(Records from a dataset)
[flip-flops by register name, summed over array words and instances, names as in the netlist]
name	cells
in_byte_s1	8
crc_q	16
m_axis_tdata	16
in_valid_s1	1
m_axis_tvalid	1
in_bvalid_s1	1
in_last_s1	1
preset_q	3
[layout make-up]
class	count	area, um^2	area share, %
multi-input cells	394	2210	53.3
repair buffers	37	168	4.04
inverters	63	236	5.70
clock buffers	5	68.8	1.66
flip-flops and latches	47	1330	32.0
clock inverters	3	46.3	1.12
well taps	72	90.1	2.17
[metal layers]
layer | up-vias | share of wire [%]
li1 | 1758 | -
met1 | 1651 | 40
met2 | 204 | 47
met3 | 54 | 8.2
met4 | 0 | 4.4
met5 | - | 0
`config.mk`:
```
export PLATFORM = sky130hd
export DESIGN_NAME = video_chip_register_port
export DESIGN_NICKNAME = d
export VERILOG_FILES = /design/src/design/vcrp_pkg.sv /design/src/design/video_chip_register_port.sv
export SDC_FILE = /design/constraint.sdc
export NUM_CORES = 2
export LEC_CHECK = 0
export BUFFER_PORTS_ARGS = -buffer_cell sky130_fd_sc_hd__buf_2
export CAP_MARGIN = 15
export CORE_MARGIN = 5
export CORE_UTILIZATION = 55
export DETAILED_ROUTE_END_ITERATION = 8
export GPL_ROUTABILITY_DRIVEN = 0
export PLACE_DENSITY = 0.72
export SETUP_SLACK_MARGIN = 0.15
export SYNTH_ARGS = -nofsm -noshare
export SYNTH_HDL_FRONTEND = slang
export SYNTH_SLANG_ARGS = --single-unit
export TNS_END_PERCENT = 50
```
`constraint.sdc`:
```
create_clock -name clk_i -period 5.2 [get_ports clk_i]
set_clock_uncertainty 0.1 [all_clocks]
set_input_delay 0 -clock clk_i [delete_from_list [all_inputs] [get_ports clk_i]]
set_output_delay 0 -clock clk_i [all_outputs]
set_load 0.005 [all_outputs]
```
### config.mk
export PLATFORM = sky130hd
export DESIGN_NAME = monthly_temperature_statistics_flat
export DESIGN_NICKNAME = d
export VERILOG_FILES = /design/src/rtl/core/mts_pkg.sv /design/src/rtl/core/mts_in_if.sv /design/src/rtl/core/mts_out_if.sv /design/src/rtl/core/mts_ram.sv /design/src/rtl/core/mts_div.sv /design/src/rtl/core/monthly_temperature_statistics.sv /design/src/flat_wrapper.sv
export SDC_FILE = /design/constraint.sdc
export NUM_CORES = 1
export LEC_CHECK = 0
export BUFFER_PORTS_ARGS = -buffer_cell sky130_fd_sc_hd__buf_4
export CAP_MARGIN = 40
export CELL_PAD_IN_SITES_DETAIL_PLACEMENT = 1
export CELL_PAD_IN_SITES_GLOBAL_PLACEMENT = 1
export CORE_ASPECT_RATIO = 1.1
export CORE_MARGIN = 4
export CORE_UTILIZATION = 35
export DETAILED_ROUTE_END_ITERATION = 12
export PLACE_DENSITY = 0.63
export SLEW_MARGIN = 20
export SYNTH_ARGS = -nofsm -noshare
export SYNTH_HDL_FRONTEND = slang
export SYNTH_HIERARCHICAL = 1
export SYNTH_SLANG_ARGS = --single-unit
### constraint.sdc
create_clock -name clk -period 5.85 [get_ports clk]
set_input_delay 0 -clock clk [delete_from_list [all_inputs] [get_ports clk]]
set_output_delay 0 -clock clk [all_outputs]
set_load 0.005 [all_outputs]
### src/rtl/core/mts_pkg.sv
package mts_pkg;

  localparam int MONTH_W     = 4;
  localparam int TEMP_W      = 8;
  localparam int FRAC_BITS   = 4;
  localparam int AVG_W       = 12;
  localparam int COUNT_OUT_W = 16;
  // quotient bits: |mean| * 16 never exceeds 128 * 16
  localparam int QUO_BITS    = TEMP_W + FRAC_BITS;

  localparam logic [1:0] ACT_ADD    = 2'd0;
  localparam logic [1:0] ACT_REPORT = 2'd1;
  localparam logic [1:0] ACT_CLEAR  = 2'd2;

  typedef struct packed {
    logic busy;
    logic done;
  } mts_div_stat_t;

endpackage

### src/rtl/core/mts_in_if.sv
interface mts_in_if
  import mts_pkg::*;
  ();
  logic                     valid;
  logic                     ready;
  logic [1:0]               action;
  logic [MONTH_W-1:0]       month;
  logic signed [TEMP_W-1:0] temperature;

  modport source (output valid, action, month, temperature, input ready);
  modport sink   (input valid, action, month, temperature, output ready);
endinterface

### src/rtl/core/mts_out_if.sv
interface mts_out_if
  import mts_pkg::*;
  ();
  logic                     valid;
  logic                     ready;
  logic [MONTH_W-1:0]       scope;
  logic                     has_data;
  logic [COUNT_OUT_W-1:0]   sample_count;
  logic signed [AVG_W-1:0]  average;
  logic signed [TEMP_W-1:0] maximum;
  logic signed [TEMP_W-1:0] minimum;

  modport source (output valid, scope, has_data, sample_count, average, maximum, minimum,
                  input ready);
  modport sink   (input valid, scope, has_data, sample_count, average, maximum, minimum,
                  output ready);
endinterface

### src/rtl/core/mts_ram.sv
module mts_ram #(
  parameter int WIDTH = 8,
  parameter int DEPTH = 16
) (
  input  logic                                     clk,
  input  logic                                     we,
  input  logic [(DEPTH > 1 ? $clog2(DEPTH) : 1)-1:0] waddr,
  input  logic [WIDTH-1:0]                         wdata,
  input  logic                                     re,
  input  logic [(DEPTH > 1 ? $clog2(DEPTH) : 1)-1:0] raddr,
  output logic [WIDTH-1:0]                         rdata
);

  logic [WIDTH-1:0] mem [DEPTH];
  logic [WIDTH-1:0] rdata_r;

  always_ff @(posedge clk) begin
    if (we) begin
      mem[waddr] <= wdata;
    end
    if (re) begin
      rdata_r <= mem[raddr];
    end
  end

  assign rdata = rdata_r;

endmodule

### src/rtl/core/mts_div.sv
module mts_div
  import mts_pkg::*;
#(
  parameter int CNT_W = 16
) (
  input  logic                       clk,
  input  logic                       rst_n,
  input  logic                       start,
  input  logic                       neg,
  input  logic [CNT_W+TEMP_W-1:0]    mag,
  input  logic [CNT_W-1:0]           divisor,
  output mts_div_stat_t              stat,
  output logic signed [AVG_W-1:0]    avg
);

  localparam int STEP_W = $clog2(QUO_BITS + 1);

  logic [CNT_W-1:0]    rem_r, rem_nxt;
  logic [QUO_BITS-1:0] low_r, low_nxt;
  logic [CNT_W-1:0]    div_r;
  logic                neg_r;
  logic [STEP_W-1:0]   step_r;
  logic                busy_r, done_r;
  logic [CNT_W:0]      trial, diff;
  logic                ge;
  logic [QUO_BITS-1:0] quo_neg;

  // one quotient bit per cycle; the low word shifts out dividend bits and in quotient bits
  assign trial = {rem_r, low_r[QUO_BITS-1]};
  assign ge    = trial >= {1'b0, div_r};
  assign diff  = trial - {1'b0, div_r};

  always_comb begin
    rem_nxt = ge ? diff[CNT_W-1:0] : trial[CNT_W-1:0];
    low_nxt = {low_r[QUO_BITS-2:0], ge};
  end

  always_ff @(posedge clk) begin
    if (!rst_n) begin
      busy_r <= 1'b0;
      done_r <= 1'b0;
      step_r <= '0;
    end else begin
      done_r <= 1'b0;
      if (start) begin
        busy_r <= 1'b1;
        step_r <= STEP_W'(QUO_BITS);
      end else if (busy_r) begin
        step_r <= step_r - 1'b1;
        if (step_r == STEP_W'(1)) begin
          busy_r <= 1'b0;
          done_r <= 1'b1;
        end
      end
    end
  end

  always_ff @(posedge clk) begin
    if (start) begin
      // |sum| * 16: top part is below the divisor, so only QUO_BITS steps remain
      rem_r <= mag[CNT_W+TEMP_W-1:TEMP_W];
      low_r <= {mag[TEMP_W-1:0], {FRAC_BITS{1'b0}}};
      div_r <= divisor;
      neg_r <= neg;
    end else if (busy_r) begin
      rem_r <= rem_nxt;
      low_r <= low_nxt;
    end
  end

  assign quo_neg   = -low_r;
  assign avg       = neg_r ? $signed(quo_neg[AVG_W-1:0]) : $signed(low_r[AVG_W-1:0]);
  assign stat.busy = busy_r;
  assign stat.done = done_r;

endmodule

### src/rtl/core/monthly_temperature_statistics.sv
// Monthly temperature statistics.
// in_ch (sink): valid/ready with action, month, temperature. Action add folds a
// sample into the year totals and, for month 1..MONTH_BINS, into that month's
// bin. Action report returns one transaction on out_ch for month 0 (year) or a
// month in range; other months give nothing. Action clear empties everything.
// out_ch (source): valid/ready with scope, has_data, sample_count, average
// (Q.4, truncated toward zero), maximum and minimum.
// Sequencing: clear, an add outside the month range, a dropped report and code 3
// finish on acceptance. An add does one synchronous read of the bin memory,
// then the write back. A report fetches the scope (a bin read for a month),
// then runs the serial divider (skipped when the scope is empty), then loads
// the output register, which drives out_ch.valid.
// One transaction is in work at a time; in_ch.ready is high while idle.
// When out_ch stalls, a pending result holds in the output register and the
// block keeps taking adds and clears; a second report waits until the first
// result is taken.
// Reset clears all bin valid flags, the year totals and the output valid;
// there is no clearing pass, an unwritten bin reads as empty.
module monthly_temperature_statistics
  import mts_pkg::*;
#(
  parameter int MONTH_BINS = 12,
  parameter int COUNT_BITS = 16
) (
  input  logic     clk,
  input  logic     rst_n,
  mts_in_if.sink   in_ch,
  mts_out_if.source out_ch
);

  localparam int SUM_W = COUNT_BITS + TEMP_W;
  localparam int BIN_W = MONTH_BINS > 1 ? $clog2(MONTH_BINS) : 1;
  localparam logic [COUNT_BITS-1:0] CNT_FULL = '1;

  localparam logic [2:0] ST_IDLE  = 3'd0;
  localparam logic [2:0] ST_READ  = 3'd1;
  localparam logic [2:0] ST_START = 3'd2;
  localparam logic [2:0] ST_DIV   = 3'd3;
  localparam logic [2:0] ST_OUT   = 3'd4;

  typedef struct packed {
    logic signed [SUM_W-1:0]  sum;
    logic [COUNT_BITS-1:0]    cnt;
    logic signed [TEMP_W-1:0] mx;
    logic signed [TEMP_W-1:0] mn;
  } stats_t;

  function automatic stats_t accum(input stats_t s, input logic signed [TEMP_W-1:0] t);
    stats_t r;
    r = s;
    if (s.cnt != CNT_FULL) begin
      if (s.cnt == '0) begin
        r.mx = t;
        r.mn = t;
      end else begin
        if (t > s.mx) r.mx = t;
        if (t < s.mn) r.mn = t;
      end
      r.sum = s.sum + SUM_W'(t);
      r.cnt = s.cnt + 1'b1;
    end
    return r;
  endfunction

  logic [2:0]               state_r, state_nxt;
  logic [1:0]               act_r;
  logic [BIN_W-1:0]         idx_r;
  logic [MONTH_W-1:0]       scope_r;
  logic signed [TEMP_W-1:0] temp_r;
  logic [MONTH_BINS-1:0]    bin_vld_r;
  logic                     rd_vld_r;
  stats_t                   year_r;
  stats_t                   snap_r;
  stats_t                   bin_rd, bin_new;
  logic [$bits(stats_t)-1:0] ram_rdata;

  logic                     in_acc, in_rng;
  logic [MONTH_W-1:0]       mon_m1;
  logic [BIN_W-1:0]         in_idx;

  logic                     out_valid_r;
  logic [MONTH_W-1:0]       out_scope_r;
  logic                     out_has_r;
  logic [COUNT_OUT_W-1:0]   out_cnt_r;
  logic signed [AVG_W-1:0]  out_avg_r;
  logic signed [TEMP_W-1:0] out_max_r, out_min_r;
  logic                     out_load;

  logic                     sum_neg;
  logic [SUM_W-1:0]         sum_neg_v, sum_mag;
  logic                     div_start;
  mts_div_stat_t            div_stat;
  logic signed [AVG_W-1:0]  div_avg;
  logic                     snap_has;

  assign in_ch.ready = state_r == ST_IDLE;
  assign in_acc      = in_ch.valid && in_ch.ready;
  assign mon_m1      = in_ch.month - 4'd1;
  assign in_idx      = mon_m1[BIN_W-1:0];
  assign in_rng      = (in_ch.month != '0) &&
                       ({1'b0, in_ch.month} <= (MONTH_W+1)'(MONTH_BINS));

  // empty bins read as zero until first written
  assign bin_rd  = rd_vld_r ? stats_t'(ram_rdata) : '0;
  assign bin_new = accum(bin_rd, temp_r);

  mts_ram #(
    .WIDTH ($bits(stats_t)),
    .DEPTH (MONTH_BINS)
  ) u_ram (
    .clk   (clk),
    .we    (state_r == ST_READ && act_r == ACT_ADD),
    .waddr (idx_r),
    .wdata (bin_new),
    .re    (in_acc),
    .raddr (in_idx),
    .rdata (ram_rdata)
  );

  assign snap_has  = snap_r.cnt != '0;
  assign sum_neg   = snap_r.sum[SUM_W-1];
  assign sum_neg_v = -snap_r.sum;
  assign sum_mag   = sum_neg ? sum_neg_v : snap_r.sum;
  assign div_start = state_r == ST_START && snap_has;

  mts_div #(
    .CNT_W (COUNT_BITS)
  ) u_div (
    .clk     (clk),
    .rst_n   (rst_n),
    .start   (div_start),
    .neg     (sum_neg),
    .mag     (sum_mag),
    .divisor (snap_r.cnt),
    .stat    (div_stat),
    .avg     (div_avg)
  );

  assign out_load = state_r == ST_OUT && (!out_valid_r || out_ch.ready);

  always_comb begin
    state_nxt = state_r;
    case (state_r)
      ST_IDLE: begin
        if (in_acc) begin
          if (in_ch.action == ACT_ADD && in_rng) begin
            state_nxt = ST_READ;
          end else if (in_ch.action == ACT_REPORT) begin
            if (in_ch.month == '0) state_nxt = ST_START;
            else if (in_rng) state_nxt = ST_READ;
          end
        end
      end
      ST_READ:  state_nxt = act_r == ACT_ADD ? ST_IDLE : ST_START;
      ST_START: state_nxt = snap_has ? ST_DIV : ST_OUT;
      ST_DIV:   if (div_stat.done) state_nxt = ST_OUT;
      ST_OUT:   if (out_load) state_nxt = ST_IDLE;
      default:  state_nxt = ST_IDLE;
    endcase
  end

  always_ff @(posedge clk) begin
    if (!rst_n) begin
      state_r     <= ST_IDLE;
      bin_vld_r   <= '0;
      year_r      <= '0;
      out_valid_r <= 1'b0;
    end else begin
      state_r <= state_nxt;
      if (in_acc && in_ch.action == ACT_CLEAR) begin
        bin_vld_r <= '0;
        year_r    <= '0;
      end else if (in_acc && in_ch.action == ACT_ADD) begin
        year_r <= accum(year_r, in_ch.temperature);
      end
      if (state_r == ST_READ && act_r == ACT_ADD) begin
        bin_vld_r[idx_r] <= 1'b1;
      end
      if (out_load) begin
        out_valid_r <= 1'b1;
      end else if (out_ch.ready) begin
        out_valid_r <= 1'b0;
      end
    end
  end

  always_ff @(posedge clk) begin
    if (in_acc) begin
      act_r    <= in_ch.action;
      idx_r    <= in_idx;
      scope_r  <= in_ch.month;
      temp_r   <= in_ch.temperature;
      rd_vld_r <= bin_vld_r[in_idx];
      snap_r   <= year_r;
    end
    if (state_r == ST_READ) begin
      snap_r <= bin_rd;
    end
    if (out_load) begin
      out_scope_r <= scope_r;
      out_has_r   <= snap_has;
      out_cnt_r   <= COUNT_OUT_W'(snap_r.cnt);
      out_avg_r   <= snap_has ? div_avg : '0;
      out_max_r   <= snap_has ? snap_r.mx : '0;
      out_min_r   <= snap_has ? snap_r.mn : '0;
    end
  end

  assign out_ch.valid        = out_valid_r;
  assign out_ch.scope        = out_scope_r;
  assign out_ch.has_data     = out_has_r;
  assign out_ch.sample_count = out_cnt_r;
  assign out_ch.average      = out_avg_r;
  assign out_ch.maximum      = out_max_r;
  assign out_ch.minimum      = out_min_r;

endmodule

### src/flat_wrapper.sv
// flat-port wrapper written by rule: the top's interface ports become plain ports
module monthly_temperature_statistics_flat import mts_pkg::*;
#(
  parameter int MONTH_BINS = 12,
  parameter int COUNT_BITS = 16
)
  (clk, rst_n, in_ch_valid, in_ch_action, in_ch_month, in_ch_temperature, in_ch_ready, out_ch_valid, out_ch_scope, out_ch_has_data, out_ch_sample_count, out_ch_average, out_ch_maximum, out_ch_minimum, out_ch_ready);
  mts_in_if in_ch_i ();
  mts_out_if out_ch_i ();
  input  logic clk;
  input  logic rst_n;
  input wire logic [$bits(in_ch_i.valid)-1:0] in_ch_valid;
  input wire logic [$bits(in_ch_i.action)-1:0] in_ch_action;
  input wire logic [$bits(in_ch_i.month)-1:0] in_ch_month;
  input wire logic [$bits(in_ch_i.temperature)-1:0] in_ch_temperature;
  output wire logic [$bits(in_ch_i.ready)-1:0] in_ch_ready;
  output wire logic [$bits(out_ch_i.valid)-1:0] out_ch_valid;
  output wire logic [$bits(out_ch_i.scope)-1:0] out_ch_scope;
  output wire logic [$bits(out_ch_i.has_data)-1:0] out_ch_has_data;
  output wire logic [$bits(out_ch_i.sample_count)-1:0] out_ch_sample_count;
  output wire logic [$bits(out_ch_i.average)-1:0] out_ch_average;
  output wire logic [$bits(out_ch_i.maximum)-1:0] out_ch_maximum;
  output wire logic [$bits(out_ch_i.minimum)-1:0] out_ch_minimum;
  input wire logic [$bits(out_ch_i.ready)-1:0] out_ch_ready;
  assign in_ch_i.valid = in_ch_valid;
  assign in_ch_i.action = in_ch_action;
  assign in_ch_i.month = in_ch_month;
  assign in_ch_i.temperature = in_ch_temperature;
  assign in_ch_ready = in_ch_i.ready;
  assign out_ch_valid = out_ch_i.valid;
  assign out_ch_scope = out_ch_i.scope;
  assign out_ch_has_data = out_ch_i.has_data;
  assign out_ch_sample_count = out_ch_i.sample_count;
  assign out_ch_average = out_ch_i.average;
  assign out_ch_maximum = out_ch_i.maximum;
  assign out_ch_minimum = out_ch_i.minimum;
  assign out_ch_i.ready = out_ch_ready;
  monthly_temperature_statistics #(.MONTH_BINS(MONTH_BINS), .COUNT_BITS(COUNT_BITS)) u_core (.clk(clk), .rst_n(rst_n), .in_ch(in_ch_i), .out_ch(out_ch_i));
endmodule
## Word-level counts from Yosys, hierarchy flattened

Memory sizes are Yosys's and may differ from the RTL's. A register that Yosys moved wholly into a read port is not among the register bits.
Index checks and enable logic that the tools add are counted.

| storage, ports and cells | value |
|---|---|
| register bits | 247 |
| RAM bits | 672 |
| input bits | 18 |
| output and inout bits | 51 |
| word-level logic and storage cells | 142 |
| memories kept | 1 |

| cells by class | value |
|---|---|
| add/sub/neg operators | 9 |
| $lt $le $gt $ge | 9 |
| equal/unequal tests | 14 |
| mux-type cells | 44 |
| bitwise gates (word level) | 3 |
| reduce and logical (&&, ||, !) cells | 31 |

Memory list:

| name | words | width | rd ports | clocked after memory_dff | wr ports | line | source |
|---|---|---|---|---|---|---|---|
| u_core.u_ram.mem | 12 | 56 | 1 | 1 | 1 | mts_ram.sv:14 | `logic [WIDTH-1:0] mem [DEPTH];` |

Operators with widths:

| operator | number |
|---|---|
| 56-bit 2-to-1 mux | 4 |
| 16-bit 2-to-1 mux | 5 |
| 12-bit 2-to-1 mux | 6 |
| 24-bit by 8-bit adder with 24-bit output | 2 |
| 16-bit by 1-bit adder with 16-bit output (second input constant) | 2 |
| 16-bit zero test | 2 |
| 8-bit 2-to-1 mux | 4 |
| 16-bit != test (second input constant) | 2 |
| 24-bit 2-to-1 mux | 1 |
| 3-bit 2-to-1 mux | 8 |
| 24-bit negation | 1 |
| 17-bit by 16-bit greater-or-equal comparator with 1-bit output | 1 |
| 8-bit greater-than comparator | 2 |
| 8-bit less-than comparator | 2 |
| 16-bit nonzero test | 1 |
| 16-bit subtractor | 1 |
| 3-bit one-hot mux with 5 select lines | 1 |
| 12-bit negation | 1 |
| 12-bit OR | 1 |
| 4-bit by 5-bit less-than comparator with 1-bit output (second input constant) | 2 |
| 1-bit 2-to-1 mux | 10 |
| 2-bit nonzero test | 5 |
| 1-bit logical AND | 9 |
| 4-bit 2-to-1 mux | 2 |
| other kinds (28) | 35 |

## Longest topological paths before layout

Gate-level depths: netlist of run 1.

| logic depth | value |
|---|---|
| word-level depth | 8 |
| mapped depth | 15 |
| mapped depth without buffers | 12 |

## Modules after synthesis

Netlist of run 1, hierarchy kept.

By module, submodules not included:

| module | instances | cells an instance | area each (µm²) | sequential area each (µm²) |
|---|---|---|---|---|
| mts_ram | 1 | 1,147 | 27,350.0 | 21,861.0 |
| monthly_temperature_statistics | 1 | 1,323 | 12,101.6 | 5,165.0 |
| mts_div | 1 | 300 | 3,161.8 | 1,431.4 |

## Least setup slack after synthesis of run 1

No wires, ideal clock.

| timing path | value |
|---|---|
| kind | register to register |
| start point | reg u_core.state_r[0] |
| end point | mem u_core/u_ram/mem[0][0] (netlist name) (enable) |
| setup time | 0.539 ns |
| data arrival time | 5.332 ns |
| data required time | 5.311 ns |
| setup slack | -0.021 ns |
| cell stages (with the launch flop) | 6 |
| path buffers | 1 |
| clock period less this slack | 5.871 ns |
| cells stage by stage | dfxtp_1 -> clkbuf_1 -> nand2_1 -> nor3_1 -> or3b_2 -> nor3_1 |

| between the ends | value |
|---|---|
| cells in the longest elaborated chain, start to end | 4 |

RTL lines:

| element | line | source |
|---|---|---|
| start: declaration | monthly_temperature_statistics.sv:65 | `logic [2:0] state_r, state_nxt;` |
| start signal: assignment | monthly_temperature_statistics.sv:169 | `state_r <= state_nxt;` |
| 3-bit by 1-bit == test with 1-bit output | monthly_temperature_statistics.sv:112 | `.we (state_r == ST_READ && act_r == ACT_ADD),` |
| 1-bit logical AND | monthly_temperature_statistics.sv:112 |  |
| 1-bit 2-to-1 mux | mts_ram.sv:18 | `if (we) begin` |
| 1-bit 2-to-1 mux (not written as such) | mts_ram.sv:19 | `mem[waddr] <= wdata;` |
| end: declaration | mts_ram.sv:14 |  |

Every way passes these cells.

==> flow_summary.ini, run 1 <==
[global_routing]
grt-ovfl-total = 0
grt_first_pass_wirelength_um = 174000
grt_use_total = 0.180
grt_pass1_vias = 26300
grt_start_max_net_pins = 119
antenna_found_initial = 3

[setup_path]
path_cells = buf_4, nand2_1, ha_1, nand3b_1, a2111oi_0, o31ai_2, buf_4, mux2i_1
start_kind = flop
required_ns = 6.21
crit_slowest_cell = a2111oi_0
cpMostUsedCell = buf_4
worstSetupPathType = reg -> reg
cpPeakStageDelay_ns = 0.78
worst_ep_arrival_time_ns = 4.88
path_max_fanout = 58
cp-end-kind = flop

[final_layout]
fin_area_mm2 = 0.0491
nNetsFinal = 3040
stdcell_count = 4634
drive_gt1_frac = 0.184
antennaDiodeCount = 0
area_growth_pct = 15.1

[power_and_ir_drop]
powerDensity_mw_per_mm2 = 439
irDropWorstVdd_uv = 248
leakage_nw = 16.5

[route]
ant_nets = 0
avgRoutedWirePerCell_um = 25.0
drt-initial-drc-count = 2013
routed_wl_um = 116000
first_pass_iters = 5
vias = 25000
vias_per_cell = 5.39
drc = 0

[sta]
maxClockFrequency_mhz = 221
slew_viol_final = 0
holdWs_ns = 0.0801
finalSetupTns_ns = 0
fin_worst_skew_ns = 0.0222
setup_viol = 0
worst_pin_slew_ns = 1.05
rsz0062_at_grt = false
hold_viol_final = 0
relSlewSlack = 0.301
finalCritPeriodShare = 0.772
setup_ws_ns = 1.33
fin_crit_ns = 4.52

[cts]
cts_setup_buffers = 0
tritoncts = done
clockBufferDepth = 3
root_buffer = clkbuf_16
clock_sinks = 975
htree_levels = 3
cts_buffers = 102
clock_latency_ns = 0.69
cts_resized = 0
clkTransAtPathRegs_ns = 0.06
cts_hold_buf = 17

[die]
dieArea_mm2 = 0.127
fp.dieH_um = 374
core.rowCount = 134
initial_utilization = 0.352
core-area_mm2 = 0.121
io_pins = 69
fp.dieW_um = 341

[synthesis]
ys_warn_count = 6
synth_area_per_cell_um2 = 15.4
syn_nets = 2891
synth_cells = 2769
synth_area_mm2 = 0.0426

[min_path]
hold_path.class = in -> reg

[job]
maxCapViolCount = 0

[place]
dpl.hpwl_um = 72700
dp_cells = 4415
port_buffers = 68
place_area_mm2 = 0.0455
dp_slack_ns = 1.39
gp_congestion = 0.878

[status]
outcome = finished clean
[registers in the layout, indices dropped and copies added (netlist names), 8 cells and up]
signal                      count
u_core/bin_vld_r               12
u_core/out_ch.average          12
u_core/out_ch.maximum           8
u_core/out_ch.minimum           8
u_core/out_ch.sample_count     16
u_core/snap_r                  56
u_core/temp_r                   8
u_core/u_div/div_r             16
u_core/u_div/low_r             12
u_core/u_div/rem_r             16
u_core/u_ram/mem              672
u_core/u_ram/rdata             56
u_core/year_r                  56
[report_power, final]
part           internal, W  switching (W)  total (W)
clock              0.00366        0.00271    0.00637
sequential         0.00928       0.000525    0.00981
combinational      0.00190        0.00348    0.00538
total               0.0148        0.00671     0.0216
[through the flow]
| stage | util | total power, W |
|---|---|---|
| 3_3_place_gp | 0.374 | 0.0149 |
| 4_1_cts | 0.404 | 0.0217 |
| 5_1_grt | 0.405 | 0.0226 |
| 3_5_place_dp | 0.376 | 0.0153 |
| 2_1_floorplan | - | 0.0133 |
| 6_report | 0.405 | 0.0216 |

• [EXERCISE]
Give back, exactly as written, the stretch from the line with "27,350.0 | 21,861.0 |" through the line with "time | 0.539 ns |", and no other lines from the records above.

• [EXERCISE ANSWER]
| mts_ram | 1 | 1,147 | 27,350.0 | 21,861.0 |
| monthly_temperature_statistics | 1 | 1,323 | 12,101.6 | 5,165.0 |
| mts_div | 1 | 300 | 3,161.8 | 1,431.4 |

## Least setup slack after synthesis of run 1

No wires, ideal clock.

| timing path | value |
|---|---|
| kind | register to register |
| start point | reg u_core.state_r[0] |
| end point | mem u_core/u_ram/mem[0][0] (netlist name) (enable) |
| setup time | 0.539 ns |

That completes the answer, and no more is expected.